▶ **The records**:
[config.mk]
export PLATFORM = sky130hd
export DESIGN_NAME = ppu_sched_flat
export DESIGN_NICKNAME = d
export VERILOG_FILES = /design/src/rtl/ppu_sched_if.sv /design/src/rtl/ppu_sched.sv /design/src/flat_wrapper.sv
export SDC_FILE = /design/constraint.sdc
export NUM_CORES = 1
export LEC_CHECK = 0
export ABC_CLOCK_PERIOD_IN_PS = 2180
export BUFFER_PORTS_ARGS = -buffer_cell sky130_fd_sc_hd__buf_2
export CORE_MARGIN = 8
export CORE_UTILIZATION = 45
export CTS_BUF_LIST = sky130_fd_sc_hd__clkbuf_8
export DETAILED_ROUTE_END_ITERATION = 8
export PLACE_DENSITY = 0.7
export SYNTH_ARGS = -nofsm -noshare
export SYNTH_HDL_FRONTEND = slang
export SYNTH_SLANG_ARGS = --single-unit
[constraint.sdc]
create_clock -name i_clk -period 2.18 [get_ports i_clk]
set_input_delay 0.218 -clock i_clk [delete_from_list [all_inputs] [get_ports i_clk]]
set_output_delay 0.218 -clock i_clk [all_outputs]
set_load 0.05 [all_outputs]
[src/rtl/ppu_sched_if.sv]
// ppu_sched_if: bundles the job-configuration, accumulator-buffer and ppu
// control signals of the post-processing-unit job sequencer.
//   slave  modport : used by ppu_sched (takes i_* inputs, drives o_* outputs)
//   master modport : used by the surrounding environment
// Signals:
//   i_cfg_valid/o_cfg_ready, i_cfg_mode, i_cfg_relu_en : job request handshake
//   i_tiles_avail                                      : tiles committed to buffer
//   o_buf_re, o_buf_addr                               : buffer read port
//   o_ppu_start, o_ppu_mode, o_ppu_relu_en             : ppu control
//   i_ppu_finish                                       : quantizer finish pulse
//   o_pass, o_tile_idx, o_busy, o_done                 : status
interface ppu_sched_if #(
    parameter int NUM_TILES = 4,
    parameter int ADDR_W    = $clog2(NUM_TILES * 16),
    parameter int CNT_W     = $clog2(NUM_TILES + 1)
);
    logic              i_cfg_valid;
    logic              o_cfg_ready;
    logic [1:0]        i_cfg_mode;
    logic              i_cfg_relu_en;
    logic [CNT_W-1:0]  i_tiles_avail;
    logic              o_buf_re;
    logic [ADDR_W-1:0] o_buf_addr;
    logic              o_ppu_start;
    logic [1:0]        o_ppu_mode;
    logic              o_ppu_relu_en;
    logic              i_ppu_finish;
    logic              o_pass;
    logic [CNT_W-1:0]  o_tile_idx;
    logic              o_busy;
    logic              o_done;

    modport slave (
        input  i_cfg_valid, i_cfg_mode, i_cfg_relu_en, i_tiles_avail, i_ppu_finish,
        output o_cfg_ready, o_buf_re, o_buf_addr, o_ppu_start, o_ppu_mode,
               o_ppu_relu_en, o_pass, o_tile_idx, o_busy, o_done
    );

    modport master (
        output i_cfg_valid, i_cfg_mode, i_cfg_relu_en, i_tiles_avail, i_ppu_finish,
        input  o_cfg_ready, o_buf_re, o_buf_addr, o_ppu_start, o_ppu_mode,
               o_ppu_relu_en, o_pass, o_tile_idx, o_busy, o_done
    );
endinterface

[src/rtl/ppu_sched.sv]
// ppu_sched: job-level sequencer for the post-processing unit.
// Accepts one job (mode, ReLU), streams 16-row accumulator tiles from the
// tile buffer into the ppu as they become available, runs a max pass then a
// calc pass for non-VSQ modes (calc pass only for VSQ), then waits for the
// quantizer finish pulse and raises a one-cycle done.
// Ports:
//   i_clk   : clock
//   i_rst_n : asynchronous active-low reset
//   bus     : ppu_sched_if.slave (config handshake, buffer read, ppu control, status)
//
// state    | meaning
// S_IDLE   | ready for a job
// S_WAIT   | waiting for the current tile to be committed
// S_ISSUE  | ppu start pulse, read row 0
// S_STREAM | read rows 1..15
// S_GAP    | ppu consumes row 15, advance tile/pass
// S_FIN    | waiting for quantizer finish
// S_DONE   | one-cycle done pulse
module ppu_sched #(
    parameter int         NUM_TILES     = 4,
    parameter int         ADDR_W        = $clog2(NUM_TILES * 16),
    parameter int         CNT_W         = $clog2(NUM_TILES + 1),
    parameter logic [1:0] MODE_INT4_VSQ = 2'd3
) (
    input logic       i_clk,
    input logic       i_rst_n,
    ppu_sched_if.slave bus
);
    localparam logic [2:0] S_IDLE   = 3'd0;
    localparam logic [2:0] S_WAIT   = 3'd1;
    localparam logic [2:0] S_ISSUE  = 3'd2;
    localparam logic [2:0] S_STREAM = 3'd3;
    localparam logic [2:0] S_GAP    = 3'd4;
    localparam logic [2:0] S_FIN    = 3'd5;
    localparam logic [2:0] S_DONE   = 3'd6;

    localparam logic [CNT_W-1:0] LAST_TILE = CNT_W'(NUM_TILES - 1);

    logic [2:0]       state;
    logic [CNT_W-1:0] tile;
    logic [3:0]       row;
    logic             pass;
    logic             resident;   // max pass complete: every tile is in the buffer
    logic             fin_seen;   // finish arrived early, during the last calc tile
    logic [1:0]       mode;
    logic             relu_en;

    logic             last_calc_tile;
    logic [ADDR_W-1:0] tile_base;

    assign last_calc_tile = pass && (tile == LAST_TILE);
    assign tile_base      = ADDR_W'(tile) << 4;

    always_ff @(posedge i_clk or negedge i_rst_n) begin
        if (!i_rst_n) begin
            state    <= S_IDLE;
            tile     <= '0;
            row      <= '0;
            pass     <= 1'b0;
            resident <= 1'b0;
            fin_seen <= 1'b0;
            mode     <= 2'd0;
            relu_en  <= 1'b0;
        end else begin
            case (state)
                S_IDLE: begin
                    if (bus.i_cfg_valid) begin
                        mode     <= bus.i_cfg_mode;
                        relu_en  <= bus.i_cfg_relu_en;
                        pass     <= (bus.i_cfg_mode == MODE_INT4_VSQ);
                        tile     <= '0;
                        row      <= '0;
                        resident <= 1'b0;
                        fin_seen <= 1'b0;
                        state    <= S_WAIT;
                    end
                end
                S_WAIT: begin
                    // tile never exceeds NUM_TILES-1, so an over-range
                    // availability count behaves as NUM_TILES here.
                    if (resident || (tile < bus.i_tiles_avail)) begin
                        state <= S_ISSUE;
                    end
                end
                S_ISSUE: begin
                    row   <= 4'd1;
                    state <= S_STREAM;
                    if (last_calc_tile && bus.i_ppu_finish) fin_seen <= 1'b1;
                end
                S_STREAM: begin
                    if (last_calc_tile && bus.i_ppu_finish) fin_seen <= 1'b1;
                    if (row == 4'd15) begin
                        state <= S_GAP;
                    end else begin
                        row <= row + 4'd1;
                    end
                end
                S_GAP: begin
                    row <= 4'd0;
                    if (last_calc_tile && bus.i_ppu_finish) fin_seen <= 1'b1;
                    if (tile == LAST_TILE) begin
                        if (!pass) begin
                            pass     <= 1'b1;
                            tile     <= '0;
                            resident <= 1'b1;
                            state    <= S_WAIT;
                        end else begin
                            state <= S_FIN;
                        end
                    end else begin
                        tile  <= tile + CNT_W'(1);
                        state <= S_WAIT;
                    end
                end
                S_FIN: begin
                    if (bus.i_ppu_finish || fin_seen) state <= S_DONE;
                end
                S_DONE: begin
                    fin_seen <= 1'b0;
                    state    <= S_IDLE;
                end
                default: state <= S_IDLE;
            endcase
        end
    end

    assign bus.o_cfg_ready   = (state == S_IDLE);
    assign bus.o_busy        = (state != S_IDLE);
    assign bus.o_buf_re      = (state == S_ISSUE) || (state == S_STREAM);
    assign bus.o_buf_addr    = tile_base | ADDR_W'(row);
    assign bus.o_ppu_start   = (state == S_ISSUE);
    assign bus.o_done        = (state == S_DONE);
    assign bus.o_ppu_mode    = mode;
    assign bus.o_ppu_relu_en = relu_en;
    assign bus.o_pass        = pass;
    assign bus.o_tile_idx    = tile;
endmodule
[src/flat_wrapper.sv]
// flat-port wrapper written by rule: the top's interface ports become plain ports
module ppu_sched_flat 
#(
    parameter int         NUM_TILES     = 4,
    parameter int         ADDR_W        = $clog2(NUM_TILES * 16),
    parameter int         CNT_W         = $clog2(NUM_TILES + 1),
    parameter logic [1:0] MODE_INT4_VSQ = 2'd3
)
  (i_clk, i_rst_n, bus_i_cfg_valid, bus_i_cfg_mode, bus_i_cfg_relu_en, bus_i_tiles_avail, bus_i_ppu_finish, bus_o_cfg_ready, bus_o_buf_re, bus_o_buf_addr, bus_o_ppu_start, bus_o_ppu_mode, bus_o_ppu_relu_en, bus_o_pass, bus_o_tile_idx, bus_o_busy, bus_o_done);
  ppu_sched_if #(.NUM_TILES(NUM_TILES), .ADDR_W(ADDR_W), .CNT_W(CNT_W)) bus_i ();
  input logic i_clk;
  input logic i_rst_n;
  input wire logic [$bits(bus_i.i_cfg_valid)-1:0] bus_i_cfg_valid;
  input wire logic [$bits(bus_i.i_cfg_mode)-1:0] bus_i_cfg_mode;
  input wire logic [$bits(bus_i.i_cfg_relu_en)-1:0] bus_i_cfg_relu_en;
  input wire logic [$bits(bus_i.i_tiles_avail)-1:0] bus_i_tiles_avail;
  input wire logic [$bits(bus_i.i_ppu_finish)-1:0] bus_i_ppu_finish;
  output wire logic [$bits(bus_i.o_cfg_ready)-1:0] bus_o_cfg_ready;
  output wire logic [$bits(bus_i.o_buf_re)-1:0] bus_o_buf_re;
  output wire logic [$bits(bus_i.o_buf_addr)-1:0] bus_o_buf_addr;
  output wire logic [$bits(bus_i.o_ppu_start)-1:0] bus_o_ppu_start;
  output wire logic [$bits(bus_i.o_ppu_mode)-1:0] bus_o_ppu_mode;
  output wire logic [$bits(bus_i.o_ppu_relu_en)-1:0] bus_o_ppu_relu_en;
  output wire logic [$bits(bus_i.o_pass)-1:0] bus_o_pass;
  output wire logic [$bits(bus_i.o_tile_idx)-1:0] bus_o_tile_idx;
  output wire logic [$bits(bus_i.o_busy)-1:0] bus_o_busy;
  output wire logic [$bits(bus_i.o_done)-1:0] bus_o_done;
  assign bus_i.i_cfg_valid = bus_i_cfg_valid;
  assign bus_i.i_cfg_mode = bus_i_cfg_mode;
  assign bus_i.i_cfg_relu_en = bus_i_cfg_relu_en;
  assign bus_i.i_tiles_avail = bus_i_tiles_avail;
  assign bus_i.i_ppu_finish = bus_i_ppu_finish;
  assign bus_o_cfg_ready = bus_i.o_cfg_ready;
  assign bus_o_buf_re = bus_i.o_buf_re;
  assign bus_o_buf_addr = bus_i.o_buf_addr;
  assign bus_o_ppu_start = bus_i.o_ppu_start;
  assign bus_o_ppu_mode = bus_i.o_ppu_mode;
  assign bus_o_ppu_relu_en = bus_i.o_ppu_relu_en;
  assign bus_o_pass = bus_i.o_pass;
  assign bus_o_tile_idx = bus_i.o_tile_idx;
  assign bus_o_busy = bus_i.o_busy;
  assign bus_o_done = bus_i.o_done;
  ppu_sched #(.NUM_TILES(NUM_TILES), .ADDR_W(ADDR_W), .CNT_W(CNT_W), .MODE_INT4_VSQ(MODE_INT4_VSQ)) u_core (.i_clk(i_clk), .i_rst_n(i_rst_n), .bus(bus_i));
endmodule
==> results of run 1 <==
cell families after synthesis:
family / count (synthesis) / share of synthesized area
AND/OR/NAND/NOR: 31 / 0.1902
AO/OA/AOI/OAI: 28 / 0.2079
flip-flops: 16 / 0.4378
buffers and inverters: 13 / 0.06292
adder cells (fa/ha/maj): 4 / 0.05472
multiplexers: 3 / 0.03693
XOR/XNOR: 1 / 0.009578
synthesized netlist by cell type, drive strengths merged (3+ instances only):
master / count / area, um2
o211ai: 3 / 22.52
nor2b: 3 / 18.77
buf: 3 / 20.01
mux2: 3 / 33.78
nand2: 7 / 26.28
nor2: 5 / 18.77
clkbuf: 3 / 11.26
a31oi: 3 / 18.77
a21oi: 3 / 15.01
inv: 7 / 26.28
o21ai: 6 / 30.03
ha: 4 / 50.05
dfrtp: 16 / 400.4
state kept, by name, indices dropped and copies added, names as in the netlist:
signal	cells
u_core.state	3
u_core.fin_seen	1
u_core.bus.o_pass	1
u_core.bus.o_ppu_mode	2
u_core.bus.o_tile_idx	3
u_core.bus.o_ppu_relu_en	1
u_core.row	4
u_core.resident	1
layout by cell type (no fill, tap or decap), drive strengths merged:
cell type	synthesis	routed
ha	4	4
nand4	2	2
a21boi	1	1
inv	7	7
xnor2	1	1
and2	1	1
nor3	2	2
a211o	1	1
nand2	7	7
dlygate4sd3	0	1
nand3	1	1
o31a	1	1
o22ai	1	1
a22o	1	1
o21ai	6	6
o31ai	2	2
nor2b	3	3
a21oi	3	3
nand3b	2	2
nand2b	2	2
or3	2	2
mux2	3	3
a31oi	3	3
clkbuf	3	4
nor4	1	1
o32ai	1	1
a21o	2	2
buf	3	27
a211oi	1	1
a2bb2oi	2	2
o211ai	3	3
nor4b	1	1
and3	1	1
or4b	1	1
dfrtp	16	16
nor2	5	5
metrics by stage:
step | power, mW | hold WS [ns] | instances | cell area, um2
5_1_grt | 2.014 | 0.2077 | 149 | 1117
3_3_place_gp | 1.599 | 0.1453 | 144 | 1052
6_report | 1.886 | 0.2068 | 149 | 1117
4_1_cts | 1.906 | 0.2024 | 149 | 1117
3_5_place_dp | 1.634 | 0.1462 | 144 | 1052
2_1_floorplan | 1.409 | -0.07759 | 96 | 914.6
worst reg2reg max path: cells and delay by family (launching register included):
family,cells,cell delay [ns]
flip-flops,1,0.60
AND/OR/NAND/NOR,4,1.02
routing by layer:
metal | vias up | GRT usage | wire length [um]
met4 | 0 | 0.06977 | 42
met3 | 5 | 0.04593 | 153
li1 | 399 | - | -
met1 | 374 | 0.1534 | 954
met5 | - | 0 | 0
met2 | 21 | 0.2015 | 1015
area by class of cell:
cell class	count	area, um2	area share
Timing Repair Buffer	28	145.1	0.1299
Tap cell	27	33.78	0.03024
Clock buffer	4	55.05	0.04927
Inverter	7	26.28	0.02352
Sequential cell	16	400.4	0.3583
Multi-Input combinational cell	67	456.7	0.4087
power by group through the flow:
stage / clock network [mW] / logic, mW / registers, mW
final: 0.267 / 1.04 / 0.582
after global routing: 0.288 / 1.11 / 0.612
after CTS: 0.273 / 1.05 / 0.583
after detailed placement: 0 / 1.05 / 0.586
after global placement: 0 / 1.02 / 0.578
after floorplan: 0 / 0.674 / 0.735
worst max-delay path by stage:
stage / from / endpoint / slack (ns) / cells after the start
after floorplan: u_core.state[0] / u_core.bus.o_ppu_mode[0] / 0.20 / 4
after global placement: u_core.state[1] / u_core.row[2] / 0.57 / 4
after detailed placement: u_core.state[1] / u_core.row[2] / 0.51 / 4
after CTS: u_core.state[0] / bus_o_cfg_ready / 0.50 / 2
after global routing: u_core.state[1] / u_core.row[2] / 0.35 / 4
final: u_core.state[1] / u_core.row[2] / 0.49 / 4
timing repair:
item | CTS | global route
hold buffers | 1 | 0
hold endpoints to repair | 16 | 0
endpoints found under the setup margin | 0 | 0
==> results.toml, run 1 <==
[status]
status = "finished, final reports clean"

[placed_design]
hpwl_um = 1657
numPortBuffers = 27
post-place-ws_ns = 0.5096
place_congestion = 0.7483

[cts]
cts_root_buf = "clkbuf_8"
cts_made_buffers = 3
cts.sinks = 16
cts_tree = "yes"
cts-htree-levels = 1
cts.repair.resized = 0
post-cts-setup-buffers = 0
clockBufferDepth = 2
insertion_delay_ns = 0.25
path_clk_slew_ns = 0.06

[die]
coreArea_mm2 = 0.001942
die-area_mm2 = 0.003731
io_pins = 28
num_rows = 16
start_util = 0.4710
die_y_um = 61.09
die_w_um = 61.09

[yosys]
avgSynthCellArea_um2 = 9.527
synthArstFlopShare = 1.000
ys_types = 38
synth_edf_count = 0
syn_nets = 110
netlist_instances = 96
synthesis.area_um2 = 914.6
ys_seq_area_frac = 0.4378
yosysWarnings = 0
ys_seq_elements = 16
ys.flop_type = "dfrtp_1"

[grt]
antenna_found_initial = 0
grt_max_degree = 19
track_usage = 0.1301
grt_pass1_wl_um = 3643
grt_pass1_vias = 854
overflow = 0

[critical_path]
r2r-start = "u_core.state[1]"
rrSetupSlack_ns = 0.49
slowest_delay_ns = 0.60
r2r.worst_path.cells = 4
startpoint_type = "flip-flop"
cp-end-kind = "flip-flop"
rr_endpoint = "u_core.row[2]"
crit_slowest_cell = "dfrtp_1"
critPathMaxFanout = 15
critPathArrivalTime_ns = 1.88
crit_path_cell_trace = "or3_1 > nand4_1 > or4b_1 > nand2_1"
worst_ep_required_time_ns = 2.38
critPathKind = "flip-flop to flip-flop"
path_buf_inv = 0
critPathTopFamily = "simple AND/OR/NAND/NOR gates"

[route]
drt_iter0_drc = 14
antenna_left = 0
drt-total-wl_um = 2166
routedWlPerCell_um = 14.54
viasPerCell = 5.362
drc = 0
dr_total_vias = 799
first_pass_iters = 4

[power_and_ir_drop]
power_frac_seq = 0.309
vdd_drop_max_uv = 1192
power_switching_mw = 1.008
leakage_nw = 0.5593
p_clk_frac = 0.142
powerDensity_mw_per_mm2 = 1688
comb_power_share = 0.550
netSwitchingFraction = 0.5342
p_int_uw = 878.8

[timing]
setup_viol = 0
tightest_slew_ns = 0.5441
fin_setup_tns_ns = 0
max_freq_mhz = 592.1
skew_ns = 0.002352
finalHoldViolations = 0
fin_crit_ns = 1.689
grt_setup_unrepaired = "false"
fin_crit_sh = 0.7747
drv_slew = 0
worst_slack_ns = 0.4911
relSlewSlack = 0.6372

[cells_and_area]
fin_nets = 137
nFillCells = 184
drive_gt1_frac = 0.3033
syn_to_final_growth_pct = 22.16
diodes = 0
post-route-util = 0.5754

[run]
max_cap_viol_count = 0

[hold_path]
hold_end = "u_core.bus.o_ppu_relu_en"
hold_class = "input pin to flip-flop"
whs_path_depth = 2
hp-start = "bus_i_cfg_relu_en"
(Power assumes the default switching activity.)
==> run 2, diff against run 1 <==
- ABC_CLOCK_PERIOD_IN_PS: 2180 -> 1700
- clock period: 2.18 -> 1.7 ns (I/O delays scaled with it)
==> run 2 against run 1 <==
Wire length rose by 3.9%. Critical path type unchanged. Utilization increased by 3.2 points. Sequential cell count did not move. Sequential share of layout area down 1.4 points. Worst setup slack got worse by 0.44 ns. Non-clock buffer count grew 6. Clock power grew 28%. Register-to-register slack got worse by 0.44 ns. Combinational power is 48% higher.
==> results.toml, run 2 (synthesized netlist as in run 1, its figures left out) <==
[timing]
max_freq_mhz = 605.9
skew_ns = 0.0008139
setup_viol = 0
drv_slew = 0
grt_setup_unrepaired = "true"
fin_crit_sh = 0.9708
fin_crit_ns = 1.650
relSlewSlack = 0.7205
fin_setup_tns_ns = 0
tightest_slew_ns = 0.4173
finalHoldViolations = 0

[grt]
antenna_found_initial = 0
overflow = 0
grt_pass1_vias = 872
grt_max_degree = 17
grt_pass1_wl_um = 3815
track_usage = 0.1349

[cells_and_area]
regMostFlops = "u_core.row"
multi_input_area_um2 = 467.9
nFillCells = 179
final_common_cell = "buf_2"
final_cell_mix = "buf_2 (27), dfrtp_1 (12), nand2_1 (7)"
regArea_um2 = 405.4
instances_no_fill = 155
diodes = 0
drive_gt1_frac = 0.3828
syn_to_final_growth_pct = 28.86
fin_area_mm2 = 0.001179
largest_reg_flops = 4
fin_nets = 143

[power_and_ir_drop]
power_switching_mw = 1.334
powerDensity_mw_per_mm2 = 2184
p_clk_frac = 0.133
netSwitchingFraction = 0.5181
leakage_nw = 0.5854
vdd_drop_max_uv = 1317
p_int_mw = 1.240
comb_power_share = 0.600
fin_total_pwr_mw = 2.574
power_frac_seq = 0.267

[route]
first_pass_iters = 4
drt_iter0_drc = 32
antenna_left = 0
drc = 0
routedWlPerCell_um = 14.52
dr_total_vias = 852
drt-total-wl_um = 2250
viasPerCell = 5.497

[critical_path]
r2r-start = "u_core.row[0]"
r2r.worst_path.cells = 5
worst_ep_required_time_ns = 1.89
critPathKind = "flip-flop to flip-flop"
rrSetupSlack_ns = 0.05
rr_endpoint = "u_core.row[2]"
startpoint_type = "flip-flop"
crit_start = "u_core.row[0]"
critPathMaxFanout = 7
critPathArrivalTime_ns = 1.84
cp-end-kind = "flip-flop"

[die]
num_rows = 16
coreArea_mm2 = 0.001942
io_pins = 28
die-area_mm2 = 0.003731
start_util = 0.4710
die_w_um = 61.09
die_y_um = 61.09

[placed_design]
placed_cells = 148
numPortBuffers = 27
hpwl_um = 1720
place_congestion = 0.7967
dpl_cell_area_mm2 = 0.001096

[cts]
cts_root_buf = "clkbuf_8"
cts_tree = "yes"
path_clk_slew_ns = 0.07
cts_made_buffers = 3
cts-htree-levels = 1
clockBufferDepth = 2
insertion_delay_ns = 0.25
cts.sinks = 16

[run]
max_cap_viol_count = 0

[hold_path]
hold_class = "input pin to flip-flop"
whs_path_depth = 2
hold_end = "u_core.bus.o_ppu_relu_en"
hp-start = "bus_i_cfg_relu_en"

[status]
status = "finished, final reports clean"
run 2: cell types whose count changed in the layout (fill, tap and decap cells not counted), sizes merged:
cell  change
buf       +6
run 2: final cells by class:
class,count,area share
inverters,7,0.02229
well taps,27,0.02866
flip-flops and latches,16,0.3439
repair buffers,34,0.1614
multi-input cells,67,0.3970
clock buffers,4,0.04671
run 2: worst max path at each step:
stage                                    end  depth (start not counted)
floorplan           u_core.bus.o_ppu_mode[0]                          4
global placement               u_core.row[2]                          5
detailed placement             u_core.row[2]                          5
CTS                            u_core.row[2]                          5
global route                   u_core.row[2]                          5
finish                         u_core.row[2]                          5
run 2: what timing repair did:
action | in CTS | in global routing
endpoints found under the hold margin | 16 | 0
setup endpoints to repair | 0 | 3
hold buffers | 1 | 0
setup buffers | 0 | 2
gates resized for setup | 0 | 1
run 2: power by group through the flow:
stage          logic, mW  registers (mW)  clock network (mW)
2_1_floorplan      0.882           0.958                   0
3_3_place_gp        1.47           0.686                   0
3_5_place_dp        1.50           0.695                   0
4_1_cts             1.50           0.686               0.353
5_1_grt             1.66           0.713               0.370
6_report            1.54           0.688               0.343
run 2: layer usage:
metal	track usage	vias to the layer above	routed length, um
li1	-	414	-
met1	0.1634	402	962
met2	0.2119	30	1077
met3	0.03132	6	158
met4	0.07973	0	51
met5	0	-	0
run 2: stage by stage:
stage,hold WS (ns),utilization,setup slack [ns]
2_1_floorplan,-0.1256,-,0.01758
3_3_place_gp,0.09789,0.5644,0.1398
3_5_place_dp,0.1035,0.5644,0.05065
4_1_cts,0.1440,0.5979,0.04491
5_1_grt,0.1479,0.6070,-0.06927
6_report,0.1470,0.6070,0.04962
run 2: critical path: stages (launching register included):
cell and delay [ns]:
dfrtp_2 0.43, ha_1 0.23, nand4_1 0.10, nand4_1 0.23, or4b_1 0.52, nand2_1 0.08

▶ **Task statement**: Return, exactly, the lines from the first line of the records above to the line containing "export BUFFER_PORTS_ARGS = -buffer_cell", both included.

▶ **Result**:
[config.mk]
export PLATFORM = sky130hd
export DESIGN_NAME = ppu_sched_flat
export DESIGN_NICKNAME = d
export VERILOG_FILES = /design/src/rtl/ppu_sched_if.sv /design/src/rtl/ppu_sched.sv /design/src/flat_wrapper.sv
export SDC_FILE = /design/constraint.sdc
export NUM_CORES = 1
export LEC_CHECK = 0
export ABC_CLOCK_PERIOD_IN_PS = 2180
export BUFFER_PORTS_ARGS = -buffer_cell sky130_fd_sc_hd__buf_2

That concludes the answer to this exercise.